Is it all TTL? There seems to be a path forward that Jameson and I sketched out for significantly reducing TTL, but it will take some time to explore. Therefore, let me ask a heretical question: if Pkg & REPL are the two culprits and they come up a lot, how important for 1.11 is their exclusion from the sysimg? Clearly we want this eventually, but until juliac is out, I guess I'm unclear on whether the advantages of their exclusion more than compensate for the disadvantages. Something that might be worth considering is "baking them in" for 1.11 (but hopefully that's just a couple of new lines to re-include them, I'm not suggesting we revert any hard work) with the expectation that they'll be excluded in a future release where either the TTL issue has been fixed or the advantages of their exclusion clearly outweigh the disadvantages.

If "putting them back" is not just a couple of lines, then you can ignore this.

IanButterworth commented 1 month ago

@timholy whats your platform? WSL2?

KristofferC commented 1 month ago

Regarding this specific case, it seems "self-inflicted". The Hello app here depends on the full Comonicon.jl which pulls in a lot of dependencies (Pkg, REPL) to both do argument parsing and to add a Hello.comonicon_install command inside the app itself. To me, this would better be structured as having Comonicon install the app (Comonicon.install("examples/Hello")) and having a smaller dependency that handles argument parsing that the app itself would depend on.

KristofferC commented 1 month ago

As of right now, just adding Pkg to the sysimage doesn't work:

LoadError("sysimg.jl", 57, LoadError("/Users/kristoffercarlsson/julia/usr/share/julia/stdlib/v1.12/Pkg/src/Pkg.jl", 3, 
  LoadError("/Users/kristoffercarlsson/julia/usr/share/julia/stdlib/v1.12/Pkg/src/precompile.jl", 101, 
    Base.IOError("could not spawn setenv(`'' a registries/Registry.tar.gz -tgzip

which I guess is from https://github.com/JuliaLang/Pkg.jl/blob/da9f89ffc7df973d273a3952051ad656987bc64b/src/PlatformEngines.jl#L20 and that jlls don't work in the process creating a sysimage since __init__ is disabled in that process.

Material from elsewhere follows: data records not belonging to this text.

===== src/flat_wrapper.sv =====
// flat-port wrapper written by rule: the top's interface ports become plain ports
module rf_write_sequencer_flat 
#(
    parameter int unsigned DEPTH = 4
)
  (CLK, RST_N, bus_WV0, bus_WD0, bus_WP0, bus_WV1, bus_WD1, bus_WP1, bus_HOLD, bus_FLUSH, bus_WR0, bus_WR1, bus_C, bus_PW, bus_RFLd, bus_PEND, bus_CNT);
  rf_write_sequencer_if #(.DEPTH(DEPTH)) bus_i ();
  input logic CLK;
  input logic RST_N;
  input wire logic [$bits(bus_i.WV0)-1:0] bus_WV0;
  input wire logic [$bits(bus_i.WD0)-1:0] bus_WD0;
  input wire logic [$bits(bus_i.WP0)-1:0] bus_WP0;
  input wire logic [$bits(bus_i.WV1)-1:0] bus_WV1;
  input wire logic [$bits(bus_i.WD1)-1:0] bus_WD1;
  input wire logic [$bits(bus_i.WP1)-1:0] bus_WP1;
  input wire logic [$bits(bus_i.HOLD)-1:0] bus_HOLD;
  input wire logic [$bits(bus_i.FLUSH)-1:0] bus_FLUSH;
  output wire logic [$bits(bus_i.WR0)-1:0] bus_WR0;
  output wire logic [$bits(bus_i.WR1)-1:0] bus_WR1;
  output wire logic [$bits(bus_i.C)-1:0] bus_C;
  output wire logic [$bits(bus_i.PW)-1:0] bus_PW;
  output wire logic [$bits(bus_i.RFLd)-1:0] bus_RFLd;
  output wire logic [$bits(bus_i.PEND)-1:0] bus_PEND;
  output wire logic [$bits(bus_i.CNT)-1:0] bus_CNT;
  assign bus_i.WV0 = bus_WV0;
  assign bus_i.WD0 = bus_WD0;
  assign bus_i.WP0 = bus_WP0;
  assign bus_i.WV1 = bus_WV1;
  assign bus_i.WD1 = bus_WD1;
  assign bus_i.WP1 = bus_WP1;
  assign bus_i.HOLD = bus_HOLD;
  assign bus_i.FLUSH = bus_FLUSH;
  assign bus_WR0 = bus_i.WR0;
  assign bus_WR1 = bus_i.WR1;
  assign bus_C = bus_i.C;
  assign bus_PW = bus_i.PW;
  assign bus_RFLd = bus_i.RFLd;
  assign bus_PEND = bus_i.PEND;
  assign bus_CNT = bus_i.CNT;
  rf_write_sequencer #(.DEPTH(DEPTH)) u_core (.CLK(CLK), .RST_N(RST_N), .bus(bus_i));
endmodule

IanButterworth commented 1 month ago

Including stdlibs shouldn't be expensive, and in my testing it's not on MacOS nor native linux. And from what I hear native windows neither.

I suspect this is another edge case where WSL2 (which I believe Tim is using) is so slow (100x slower than native linux) for file system operations that our loading code fs stuff is getting in the way.

We can probably replace some readdir's with the much more efficient _readdirx in there.

IanButterworth commented 1 month ago

A profile would probably help.

timholy commented 1 month ago

In trying to install perf I'm currently hitting https://github.com/microsoft/WSL/issues/10913. I should probably upgrade to 22.04, but that will take some time. In the meantime, given that this is WSL-specific then I agree with removing this from the milestone.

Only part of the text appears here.